◆ **EXERCISE DETAILS**: Note each line in the data below that holds "gates", and copy it.

Content starts

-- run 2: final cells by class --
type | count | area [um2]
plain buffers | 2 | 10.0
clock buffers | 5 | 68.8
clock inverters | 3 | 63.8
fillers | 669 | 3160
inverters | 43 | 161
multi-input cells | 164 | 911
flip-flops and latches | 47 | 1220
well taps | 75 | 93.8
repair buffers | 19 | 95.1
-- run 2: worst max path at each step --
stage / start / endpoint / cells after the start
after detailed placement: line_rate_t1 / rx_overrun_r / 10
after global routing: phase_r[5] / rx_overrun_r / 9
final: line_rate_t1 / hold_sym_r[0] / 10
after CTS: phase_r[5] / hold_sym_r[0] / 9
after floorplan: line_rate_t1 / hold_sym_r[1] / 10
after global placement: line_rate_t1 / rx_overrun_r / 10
--- config.mk ---
export PLATFORM = sky130hd
export DESIGN_NAME = codec_path_ctl
export DESIGN_NICKNAME = d
export VERILOG_FILES = /design/src/hw/codec_ctl_pkg.sv /design/src/hw/codec_path_ctl.sv
export SDC_FILE = /design/constraint.sdc
export NUM_CORES = 1
export LEC_CHECK = 0
export BUFFER_PORTS_ARGS = -buffer_cell sky130_fd_sc_hd__buf_4
export CORE_MARGIN = 2
export CORE_UTILIZATION = 55
export DETAILED_ROUTE_END_ITERATION = 10
export PLACE_DENSITY = 0.78
export SLEW_MARGIN = 25
export SYNTH_ARGS = -nofsm -noshare
export SYNTH_HDL_FRONTEND = slang
export SYNTH_SLANG_ARGS = --single-unit
--- constraint.sdc ---
create_clock -name clk_sys -period 4.3 [get_ports clk_sys]
set_input_delay 0.43 -clock clk_sys [delete_from_list [all_inputs] [get_ports clk_sys]]
set_output_delay 0.43 -clock clk_sys [all_outputs]
set_load 0.005 [all_outputs]
## src/pdd_pkg.sv

```systemverilog
package pdd_pkg;
  // register offsets (plain register port, 8-bit registers)
  localparam logic [4:0] ADDR_SUPPLY_EVT = 5'h0A;
  localparam logic [4:0] ADDR_SUPPLY_MASK = 5'h0B;
  localparam logic [4:0] ADDR_FAULT = 5'h06;
  localparam logic [4:0] ADDR_PORT_ON = 5'h19;
  localparam logic [4:0] ADDR_DISCON_CTL = 5'h13;
  localparam logic [4:0] ADDR_TIMING = 5'h16;
  localparam logic [4:0] ADDR_RESET_CTL = 5'h1A;
  // field positions
  localparam int OSC_MISSING_BIT = 1;
  localparam int DC_EN_LSB = 0;
  localparam int AC_EN_LSB = 4;
  localparam int FAULT_DIS_LSB = 4;
  localparam int RESET_ALL_BIT = 7;
  // reset values
  localparam logic [7:0] DISCON_CTL_RST = 8'hFF;
  localparam logic [7:0] TIMING_RST = 8'h00;
  localparam logic [7:0] SUPPLY_MASK_RST = 8'h02;
  localparam logic [7:0] SUPPLY_EVT_RST = 8'h02;
  // timing
  localparam longint CLK_HZ = 200000000;
  localparam longint TICK_US = 1000;
  localparam longint TICK_CYC = CLK_HZ / 1000000 * TICK_US;
  localparam longint OSC_WINDOW_MS = 250;
  localparam longint OSC_WINDOW_CYC = CLK_HZ / 1000 * OSC_WINDOW_MS;
  localparam int GLITCH_CYC = 4;
  // disconnect timeout in ticks per two-bit selection
  localparam logic [9:0] DISCONNECT_TIMEOUT_TICKS_0 = 10'h12C;
  localparam logic [9:0] DISCONNECT_TIMEOUT_TICKS_1 = 10'h4B;
  localparam logic [9:0] DISCONNECT_TIMEOUT_TICKS_2 = 10'h96;
  localparam logic [9:0] DISCONNECT_TIMEOUT_TICKS_3 = 10'h258;
endpackage

```

## src/pdd_disconnect.sv

```systemverilog
// Notes on behaviour
// - while ac current is below threshold, the port timer advances each tick.
// - timer reaching timeout switches port off and sets its disconnect fault bit.
// - current above threshold before expiry clears timer; port stays powered.
// - per-port ac sense enable bit in register 13h gates ac sensing.
// - ac sensing uses the same timeout selected in register 16h.
// - ac sensing gives one reset pulse per oscillator cycle, only if current high.
// - ac and dc timer resets are ored; either keeps the port powered.
// - oscillator valid only if it crosses low and high within each 250 ms.
// - missing oscillator with mask set sets supply event bit 1 and interrupts.
// - oscillator-missing flag only requests interrupt, never switches ports off.
// - missing oscillator makes ac-only ports expire through normal timer.
// - any reset (power-on, software, pin) sets the oscillator-missing flag.
// - after clearing, flag sets again only on invalid oscillator or reset.
// - dc low current advances timer, glitch filtered; recovery restarts from zero.
// - timeout selected by two-bit field, bits 1 and 0 of register 16h.
// - per-port dc sense enable bit in register 13h gates dc sensing.
//
// The placing of the registers and the plain strobed port were chosen for this implementation.
`timescale 1ns/1ps
module pdd_disconnect #(
  parameter int PORTS = 4,
  parameter longint OSC_WINDOW = pdd_pkg::OSC_WINDOW_CYC,
  parameter longint TICK_LEN = pdd_pkg::TICK_CYC
) (
  // clock and reset
  input wire logic clk_sys,
  input wire logic resetn,
  // register port
  input wire logic [4:0] reg_addr,
  input wire logic [7:0] reg_wdata,
  input wire logic reg_wr,
  input wire logic reg_rd,
  output logic [7:0] reg_rdata,
  // reference oscillator comparators (pin domain)
  input wire logic ac_ref_below_lo,
  input wire logic ac_ref_above_hi,
  // per-port analog sense results (pin domain)
  input wire logic [PORTS-1:0] ac_above_threshold,
  input wire logic [PORTS-1:0] dc_current_low,
  // port power
  input wire logic [PORTS-1:0] port_power_req,
  output logic [PORTS-1:0] port_power_on,
  // interrupt
  output logic irq
);
  initial begin
    if (PORTS < 1 || PORTS > 4) $error("PORTS must be 1 to 4");
    if (OSC_WINDOW < 2 || TICK_LEN < 1) $error("window and tick must be positive");
  end

  localparam int OW_W = $clog2(OSC_WINDOW + 1);
  localparam int TK_W = $clog2(TICK_LEN + 1);

  // input synchronisers, three stages
  logic [2:0] s_lo_r;
  logic [2:0] s_hi_r;
  logic [PORTS-1:0] s_ac1_r, s_ac2_r, s_ac3_r;
  logic [PORTS-1:0] s_dc1_r, s_dc2_r, s_dc3_r;
  logic lo_q_r, hi_q_r;
  logic [PORTS-1:0] ac_q_r, dc_q_r;

  // registers
  logic [7:0] discon_ctl_r;
  logic [7:0] timing_r;
  logic [7:0] supply_mask_r;
  logic [7:0] supply_evt_r;
  logic [7:0] fault_r;
  logic [PORTS-1:0] on_r;
  logic [7:0] rdata_r;

  // oscillator tracking
  logic [OW_W-1:0] win_cnt_r;
  logic saw_lo_r, saw_hi_r;
  logic osc_phase_r;
  logic [PORTS-1:0] ac_seen_r;
  logic [TK_W-1:0] tick_cnt_r;

  // decode
  logic wr_evt, wr_mask, wr_fault, wr_dctl, wr_tim, wr_rst, wr_on;
  logic rd_evt, rd_fault;
  logic soft_rst;
  logic tick;
  logic win_end;
  logic osc_bad;
  logic cycle_end;
  logic [9:0] limit;
  logic [PORTS-1:0] expire;
  logic [PORTS-1:0] ac_pulse;
  logic [PORTS-1:0] ac_en, dc_en;
  logic [7:0] fault_set;
  logic [7:0] evt_set;
  logic [7:0] rd_mux;

  assign wr_evt = reg_wr && (reg_addr == pdd_pkg::ADDR_SUPPLY_EVT);
  assign wr_mask = reg_wr && (reg_addr == pdd_pkg::ADDR_SUPPLY_MASK);
  assign wr_fault = reg_wr && (reg_addr == pdd_pkg::ADDR_FAULT);
  assign wr_dctl = reg_wr && (reg_addr == pdd_pkg::ADDR_DISCON_CTL);
  assign wr_tim = reg_wr && (reg_addr == pdd_pkg::ADDR_TIMING);
  assign wr_rst = reg_wr && (reg_addr == pdd_pkg::ADDR_RESET_CTL);
  assign wr_on = reg_wr && (reg_addr == pdd_pkg::ADDR_PORT_ON);
  assign rd_evt = reg_rd && (reg_addr == pdd_pkg::ADDR_SUPPLY_EVT);
  assign rd_fault = reg_rd && (reg_addr == pdd_pkg::ADDR_FAULT);
  assign soft_rst = wr_rst && reg_wdata[pdd_pkg::RESET_ALL_BIT];

  assign ac_en = discon_ctl_r[pdd_pkg::AC_EN_LSB +: PORTS];
  assign dc_en = discon_ctl_r[pdd_pkg::DC_EN_LSB +: PORTS];

  // one shared timeout for ac and dc sensing
  always_comb begin
    unique case (timing_r[1:0])
      2'b00: limit = pdd_pkg::DISCONNECT_TIMEOUT_TICKS_0;
      2'b01: limit = pdd_pkg::DISCONNECT_TIMEOUT_TICKS_1;
      2'b10: limit = pdd_pkg::DISCONNECT_TIMEOUT_TICKS_2;
      2'b11: limit = pdd_pkg::DISCONNECT_TIMEOUT_TICKS_3;
    endcase
  end

  assign tick = (tick_cnt_r == TK_W'(TICK_LEN - 1));
  assign win_end = (win_cnt_r == OW_W'(OSC_WINDOW - 1));
  assign osc_bad = win_end && !(saw_lo_r && saw_hi_r);
  // an oscillator cycle ends on each low-to-high crossing
  assign cycle_end = osc_phase_r && hi_q_r && !lo_q_r;
  // no oscillator means no pulses, so ac-only ports time out
  assign ac_pulse = cycle_end ? (ac_seen_r | ac_q_r) : '0;

  assign fault_set = 8'(expire) << pdd_pkg::FAULT_DIS_LSB;
  assign evt_set = (osc_bad && supply_mask_r[pdd_pkg::OSC_MISSING_BIT])
                   ? (8'h01 << pdd_pkg::OSC_MISSING_BIT) : 8'h00;

  assign rd_mux = (reg_addr == pdd_pkg::ADDR_SUPPLY_EVT) ? supply_evt_r :
                  (reg_addr == pdd_pkg::ADDR_SUPPLY_MASK) ? supply_mask_r :
                  (reg_addr == pdd_pkg::ADDR_FAULT) ? fault_r :
                  (reg_addr == pdd_pkg::ADDR_DISCON_CTL) ? discon_ctl_r :
                  (reg_addr == pdd_pkg::ADDR_TIMING) ? timing_r :
                  (reg_addr == pdd_pkg::ADDR_PORT_ON) ? 8'(on_r) : 8'h00;

  assign reg_rdata = rdata_r;
  assign port_power_on = on_r;
  // osc flag only drives the interrupt
  assign irq = |(supply_evt_r & supply_mask_r) || |fault_r;

  genvar g;
  generate
    for (g = 0; g < PORTS; g++) begin : g_port
      pdd_port_timer #(
        .TW(10)
      ) u_timer (
        .clk_sys(clk_sys),
        .resetn(resetn),
        .soft_rst(soft_rst),
        .power_on(on_r[g]),
        .tick(tick),
        .limit(limit),
        .ac_en(ac_en[g]),
        .dc_en(dc_en[g]),
        .ac_keep_pulse(ac_pulse[g]),
        .dc_low(dc_q_r[g]),
        .expire(expire[g])
      );
    end
  endgenerate

  // synchronisers; change accepted when stages two and three agree
  always_ff @(posedge clk_sys or negedge resetn) begin
    if (!resetn) begin
      s_lo_r <= 3'h0;
      s_hi_r <= 3'h0;
      s_ac1_r <= '0;
      s_ac2_r <= '0;
      s_ac3_r <= '0;
      s_dc1_r <= '0;
      s_dc2_r <= '0;
      s_dc3_r <= '0;
    end else begin
      s_lo_r <= {s_lo_r[1:0], ac_ref_below_lo};
      s_hi_r <= {s_hi_r[1:0], ac_ref_above_hi};
      s_ac1_r <= ac_above_threshold;
      s_ac2_r <= s_ac1_r;
      s_ac3_r <= s_ac2_r;
      s_dc1_r <= dc_current_low;
      s_dc2_r <= s_dc1_r;
      s_dc3_r <= s_dc2_r;
    end
  end

  always_ff @(posedge clk_sys or negedge resetn) begin
    if (!resetn) begin
      lo_q_r <= 1'b0;
      hi_q_r <= 1'b0;
      ac_q_r <= '0;
      dc_q_r <= '0;
    end else begin
      if (s_lo_r[1] == s_lo_r[2]) lo_q_r <= s_lo_r[2];
      if (s_hi_r[1] == s_hi_r[2]) hi_q_r <= s_hi_r[2];
      ac_q_r <= (s_ac2_r & s_ac3_r) | (ac_q_r & (s_ac2_r | s_ac3_r));
      dc_q_r <= (s_dc2_r & s_dc3_r) | (dc_q_r & (s_dc2_r | s_dc3_r));
    end
  end

  // tick prescaler and oscillator window
  always_ff @(posedge clk_sys or negedge resetn) begin
    if (!resetn) begin
      tick_cnt_r <= '0;
      win_cnt_r <= '0;
      saw_lo_r <= 1'b0;
      saw_hi_r <= 1'b0;
    end else begin
      tick_cnt_r <= tick ? '0 : tick_cnt_r + TK_W'(1);
      win_cnt_r <= (win_end || soft_rst) ? '0 : win_cnt_r + OW_W'(1);
      saw_lo_r <= (win_end || soft_rst) ? lo_q_r : (saw_lo_r | lo_q_r);
      saw_hi_r <= (win_end || soft_rst) ? hi_q_r : (saw_hi_r | hi_q_r);
    end
  end

  // oscillator cycle tracking for ac pulses
  always_ff @(posedge clk_sys or negedge resetn) begin
    if (!resetn) begin
      osc_phase_r <= 1'b0;
      ac_seen_r <= '0;
    end else begin
      if (lo_q_r) begin
        osc_phase_r <= 1'b1;
      end else if (cycle_end) begin
        osc_phase_r <= 1'b0;
      end
      ac_seen_r <= cycle_end ? '0 : (ac_seen_r | ac_q_r);
    end
  end

  // control registers
  always_ff @(posedge clk_sys or negedge resetn) begin
    if (!resetn) begin
      discon_ctl_r <= pdd_pkg::DISCON_CTL_RST;
      timing_r <= pdd_pkg::TIMING_RST;
      supply_mask_r <= pdd_pkg::SUPPLY_MASK_RST;
    end else if (soft_rst) begin
      discon_ctl_r <= pdd_pkg::DISCON_CTL_RST;
      timing_r <= pdd_pkg::TIMING_RST;
      supply_mask_r <= pdd_pkg::SUPPLY_MASK_RST;
    end else begin
      if (wr_dctl) discon_ctl_r <= reg_wdata;
      if (wr_tim) timing_r <= reg_wdata;
      if (wr_mask) supply_mask_r <= reg_wdata;
    end
  end

  // sticky status; hardware set wins over read clear
  always_ff @(posedge clk_sys or negedge resetn) begin
    if (!resetn) begin
      supply_evt_r <= pdd_pkg::SUPPLY_EVT_RST;
      fault_r <= 8'h00;
    end else if (soft_rst) begin
      supply_evt_r <= pdd_pkg::SUPPLY_EVT_RST;
      fault_r <= 8'h00;
    end else begin
      supply_evt_r <= ((rd_evt || wr_evt) ? 8'h00 : supply_evt_r) | evt_set;
      fault_r <= ((rd_fault || wr_fault) ? 8'h00 : fault_r) | fault_set;
    end
  end

  // port power switches
  always_ff @(posedge clk_sys or negedge resetn) begin
    if (!resetn) begin
      on_r <= '0;
    end else if (soft_rst) begin
      on_r <= '0;
    end else begin
      on_r <= (on_r | (wr_on ? reg_wdata[PORTS-1:0] & port_power_req : '0))
              & ~expire;
    end
  end

  always_ff @(posedge clk_sys or negedge resetn) begin
    if (!resetn) begin
      rdata_r <= 8'h00;
    end else begin
      rdata_r <= reg_rd ? rd_mux : 8'h00;
    end
  end
endmodule

```

## src/pdd_port_timer.sv

```systemverilog
`timescale 1ns/1ps
module pdd_port_timer #(
  parameter int TW = 10
) (
  // clock and reset
  input wire logic clk_sys,
  input wire logic resetn,
  input wire logic soft_rst,
  // port status
  input wire logic power_on,
  input wire logic tick,
  input wire logic [TW-1:0] limit,
  // sensing
  input wire logic ac_en,
  input wire logic dc_en,
  input wire logic ac_keep_pulse,
  input wire logic dc_low,
  // result
  output logic expire
);
  logic [TW-1:0] cnt_r;
  logic [TW-1:0] cnt_nxt;
  logic [2:0] glitch_r;
  logic dc_keep;
  logic keep;
  logic at_limit;

  // dc low must persist a few cycles before counting
  assign dc_keep = dc_en && !(dc_low && (glitch_r == 3'h7));
  assign keep = (ac_en && ac_keep_pulse) || dc_keep;
  assign at_limit = (cnt_r >= limit);
  assign expire = power_on && at_limit && tick && !keep;

  always_comb begin
    cnt_nxt = cnt_r;
    if (!power_on || soft_rst) begin
      cnt_nxt = '0;
    end else if (keep) begin
      cnt_nxt = '0;
    end else if (tick && !at_limit) begin
      cnt_nxt = cnt_r + TW'(1);
    end
  end

  always_ff @(posedge clk_sys or negedge resetn) begin
    if (!resetn) begin
      cnt_r <= '0;
      glitch_r <= 3'h0;
    end else begin
      cnt_r <= cnt_nxt;
      glitch_r <= dc_low ? {glitch_r[1:0], 1'b1} : 3'h0;
    end
  end
endmodule

```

Content ends

◆ **REPLY**:
// - per-port ac sense enable bit in register 13h gates ac sensing.
// - per-port dc sense enable bit in register 13h gates dc sensing.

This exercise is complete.